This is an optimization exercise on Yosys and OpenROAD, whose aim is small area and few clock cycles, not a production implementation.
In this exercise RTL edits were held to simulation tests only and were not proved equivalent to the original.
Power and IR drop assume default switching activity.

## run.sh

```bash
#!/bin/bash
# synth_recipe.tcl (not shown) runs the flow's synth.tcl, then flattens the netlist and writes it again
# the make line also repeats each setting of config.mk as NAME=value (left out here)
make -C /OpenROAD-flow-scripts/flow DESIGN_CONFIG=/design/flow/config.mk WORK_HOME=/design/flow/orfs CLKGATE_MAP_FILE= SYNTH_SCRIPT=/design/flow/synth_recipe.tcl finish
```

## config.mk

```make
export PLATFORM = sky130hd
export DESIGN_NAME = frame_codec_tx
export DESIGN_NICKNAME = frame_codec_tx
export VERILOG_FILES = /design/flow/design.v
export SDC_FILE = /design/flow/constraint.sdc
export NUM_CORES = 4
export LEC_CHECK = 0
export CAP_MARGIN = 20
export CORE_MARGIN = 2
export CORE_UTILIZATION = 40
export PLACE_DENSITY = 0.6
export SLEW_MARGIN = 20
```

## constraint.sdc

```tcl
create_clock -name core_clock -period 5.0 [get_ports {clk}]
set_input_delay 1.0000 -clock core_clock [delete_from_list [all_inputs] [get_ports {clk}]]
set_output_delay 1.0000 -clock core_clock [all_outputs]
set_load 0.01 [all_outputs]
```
==
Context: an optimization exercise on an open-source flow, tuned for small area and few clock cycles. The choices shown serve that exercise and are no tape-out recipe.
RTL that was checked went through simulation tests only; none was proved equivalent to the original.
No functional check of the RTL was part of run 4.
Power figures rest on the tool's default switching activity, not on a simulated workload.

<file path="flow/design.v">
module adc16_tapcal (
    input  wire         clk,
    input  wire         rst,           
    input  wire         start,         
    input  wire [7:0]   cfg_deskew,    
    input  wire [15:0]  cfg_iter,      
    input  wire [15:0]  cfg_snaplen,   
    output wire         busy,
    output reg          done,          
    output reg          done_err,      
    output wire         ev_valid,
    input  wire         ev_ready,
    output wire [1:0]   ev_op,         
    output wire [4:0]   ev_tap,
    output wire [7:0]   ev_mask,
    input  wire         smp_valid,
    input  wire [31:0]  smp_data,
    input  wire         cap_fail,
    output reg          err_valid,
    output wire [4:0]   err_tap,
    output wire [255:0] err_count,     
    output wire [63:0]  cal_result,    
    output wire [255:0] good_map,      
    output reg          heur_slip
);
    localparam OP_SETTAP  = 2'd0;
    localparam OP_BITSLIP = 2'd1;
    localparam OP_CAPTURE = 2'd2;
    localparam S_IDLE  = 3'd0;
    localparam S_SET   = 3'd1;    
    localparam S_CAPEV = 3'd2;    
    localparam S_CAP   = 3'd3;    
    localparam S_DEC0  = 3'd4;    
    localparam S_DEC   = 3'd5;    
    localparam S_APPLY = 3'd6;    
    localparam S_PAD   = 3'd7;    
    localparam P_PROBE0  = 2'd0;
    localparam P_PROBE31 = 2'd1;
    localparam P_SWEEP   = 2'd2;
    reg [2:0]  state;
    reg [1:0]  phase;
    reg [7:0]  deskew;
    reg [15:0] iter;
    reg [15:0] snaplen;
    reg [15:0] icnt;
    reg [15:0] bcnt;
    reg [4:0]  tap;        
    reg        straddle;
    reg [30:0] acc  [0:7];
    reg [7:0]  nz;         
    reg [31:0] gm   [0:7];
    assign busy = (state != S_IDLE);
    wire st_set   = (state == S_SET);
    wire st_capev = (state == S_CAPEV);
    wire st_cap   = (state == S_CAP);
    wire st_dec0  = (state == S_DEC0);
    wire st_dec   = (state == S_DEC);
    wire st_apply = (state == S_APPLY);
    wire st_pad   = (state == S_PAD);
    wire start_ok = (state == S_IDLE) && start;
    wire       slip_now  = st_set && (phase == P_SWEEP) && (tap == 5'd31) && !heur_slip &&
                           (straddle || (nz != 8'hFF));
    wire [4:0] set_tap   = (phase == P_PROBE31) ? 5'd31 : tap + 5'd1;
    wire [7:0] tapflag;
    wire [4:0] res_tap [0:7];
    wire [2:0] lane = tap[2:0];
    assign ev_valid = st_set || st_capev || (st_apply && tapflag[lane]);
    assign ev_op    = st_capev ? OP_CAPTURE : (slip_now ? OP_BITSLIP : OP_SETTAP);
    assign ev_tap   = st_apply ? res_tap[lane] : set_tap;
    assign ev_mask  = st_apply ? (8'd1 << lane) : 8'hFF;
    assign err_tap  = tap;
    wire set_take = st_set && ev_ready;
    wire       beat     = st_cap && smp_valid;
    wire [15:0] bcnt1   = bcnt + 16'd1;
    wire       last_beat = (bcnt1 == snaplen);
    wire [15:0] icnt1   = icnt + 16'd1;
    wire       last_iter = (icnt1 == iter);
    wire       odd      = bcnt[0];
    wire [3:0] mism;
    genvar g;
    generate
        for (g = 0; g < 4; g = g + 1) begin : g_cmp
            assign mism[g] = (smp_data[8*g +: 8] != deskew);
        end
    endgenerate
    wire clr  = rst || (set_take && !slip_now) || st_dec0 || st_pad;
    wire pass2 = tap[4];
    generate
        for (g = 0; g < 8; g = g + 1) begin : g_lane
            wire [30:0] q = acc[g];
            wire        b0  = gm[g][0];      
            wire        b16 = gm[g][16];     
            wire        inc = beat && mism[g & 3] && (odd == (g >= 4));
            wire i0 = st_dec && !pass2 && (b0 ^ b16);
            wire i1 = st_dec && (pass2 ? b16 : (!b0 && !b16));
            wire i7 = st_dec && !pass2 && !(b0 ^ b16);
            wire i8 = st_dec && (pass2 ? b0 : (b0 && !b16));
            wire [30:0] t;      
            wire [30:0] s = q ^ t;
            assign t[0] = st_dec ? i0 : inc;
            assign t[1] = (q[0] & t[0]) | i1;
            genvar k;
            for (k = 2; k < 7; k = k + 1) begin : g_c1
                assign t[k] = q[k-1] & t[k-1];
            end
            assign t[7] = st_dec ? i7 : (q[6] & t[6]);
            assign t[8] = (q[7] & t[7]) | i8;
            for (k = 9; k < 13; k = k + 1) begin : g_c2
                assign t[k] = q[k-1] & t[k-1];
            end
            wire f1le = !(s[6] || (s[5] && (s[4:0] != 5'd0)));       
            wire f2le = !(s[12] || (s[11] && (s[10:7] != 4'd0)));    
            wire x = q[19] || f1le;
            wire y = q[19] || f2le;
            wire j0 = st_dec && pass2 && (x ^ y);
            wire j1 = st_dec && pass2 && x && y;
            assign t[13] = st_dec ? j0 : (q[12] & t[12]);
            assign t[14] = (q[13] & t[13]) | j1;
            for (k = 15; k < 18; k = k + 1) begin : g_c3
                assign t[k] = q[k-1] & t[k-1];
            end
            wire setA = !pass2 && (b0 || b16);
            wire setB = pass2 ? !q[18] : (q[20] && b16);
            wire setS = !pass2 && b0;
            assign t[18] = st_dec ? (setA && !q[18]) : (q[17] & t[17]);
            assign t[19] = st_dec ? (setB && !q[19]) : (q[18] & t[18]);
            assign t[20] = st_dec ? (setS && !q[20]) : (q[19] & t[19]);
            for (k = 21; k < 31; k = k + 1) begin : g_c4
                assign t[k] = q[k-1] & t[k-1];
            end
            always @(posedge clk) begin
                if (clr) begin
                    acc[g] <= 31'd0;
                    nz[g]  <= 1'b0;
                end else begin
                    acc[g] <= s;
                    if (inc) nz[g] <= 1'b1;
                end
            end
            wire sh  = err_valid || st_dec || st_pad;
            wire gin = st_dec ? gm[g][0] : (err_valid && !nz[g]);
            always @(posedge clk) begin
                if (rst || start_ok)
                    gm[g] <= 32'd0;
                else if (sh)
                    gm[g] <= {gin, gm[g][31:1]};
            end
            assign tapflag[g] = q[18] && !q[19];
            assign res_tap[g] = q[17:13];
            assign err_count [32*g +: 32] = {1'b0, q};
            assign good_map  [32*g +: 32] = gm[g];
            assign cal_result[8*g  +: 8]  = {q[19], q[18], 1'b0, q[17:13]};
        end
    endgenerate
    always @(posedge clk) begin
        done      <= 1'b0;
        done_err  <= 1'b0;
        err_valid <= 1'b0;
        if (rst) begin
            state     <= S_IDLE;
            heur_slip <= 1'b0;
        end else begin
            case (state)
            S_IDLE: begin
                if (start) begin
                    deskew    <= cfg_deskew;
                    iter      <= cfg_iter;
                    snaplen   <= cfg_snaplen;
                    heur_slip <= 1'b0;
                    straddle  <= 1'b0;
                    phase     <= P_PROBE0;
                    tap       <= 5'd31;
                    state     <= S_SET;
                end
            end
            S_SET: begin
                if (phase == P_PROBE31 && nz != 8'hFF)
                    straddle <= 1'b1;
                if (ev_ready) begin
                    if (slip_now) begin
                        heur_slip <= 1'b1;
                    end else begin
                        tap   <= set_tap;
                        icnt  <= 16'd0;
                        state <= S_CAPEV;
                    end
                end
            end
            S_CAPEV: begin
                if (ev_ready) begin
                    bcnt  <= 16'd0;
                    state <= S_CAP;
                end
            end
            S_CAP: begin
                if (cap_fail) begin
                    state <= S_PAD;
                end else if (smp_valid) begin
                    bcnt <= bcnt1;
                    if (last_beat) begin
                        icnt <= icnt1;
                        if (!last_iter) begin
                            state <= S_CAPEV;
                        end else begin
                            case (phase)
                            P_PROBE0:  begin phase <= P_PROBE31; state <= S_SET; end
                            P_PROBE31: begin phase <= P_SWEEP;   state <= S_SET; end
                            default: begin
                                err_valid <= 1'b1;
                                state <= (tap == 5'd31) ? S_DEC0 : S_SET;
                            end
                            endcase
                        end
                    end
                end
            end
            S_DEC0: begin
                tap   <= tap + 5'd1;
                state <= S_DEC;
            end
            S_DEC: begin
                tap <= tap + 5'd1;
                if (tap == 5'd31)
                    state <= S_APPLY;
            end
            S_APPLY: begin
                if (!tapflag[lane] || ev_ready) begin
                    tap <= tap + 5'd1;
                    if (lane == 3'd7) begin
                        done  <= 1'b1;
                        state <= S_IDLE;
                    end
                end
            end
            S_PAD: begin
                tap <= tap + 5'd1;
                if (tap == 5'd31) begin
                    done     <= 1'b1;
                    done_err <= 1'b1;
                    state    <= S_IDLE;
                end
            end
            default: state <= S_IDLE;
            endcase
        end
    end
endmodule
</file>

_Brief_: Based on the listing, determine the number of lines that include the string "equivalent", and give that number without further text.

_Solution for this exercise_: 2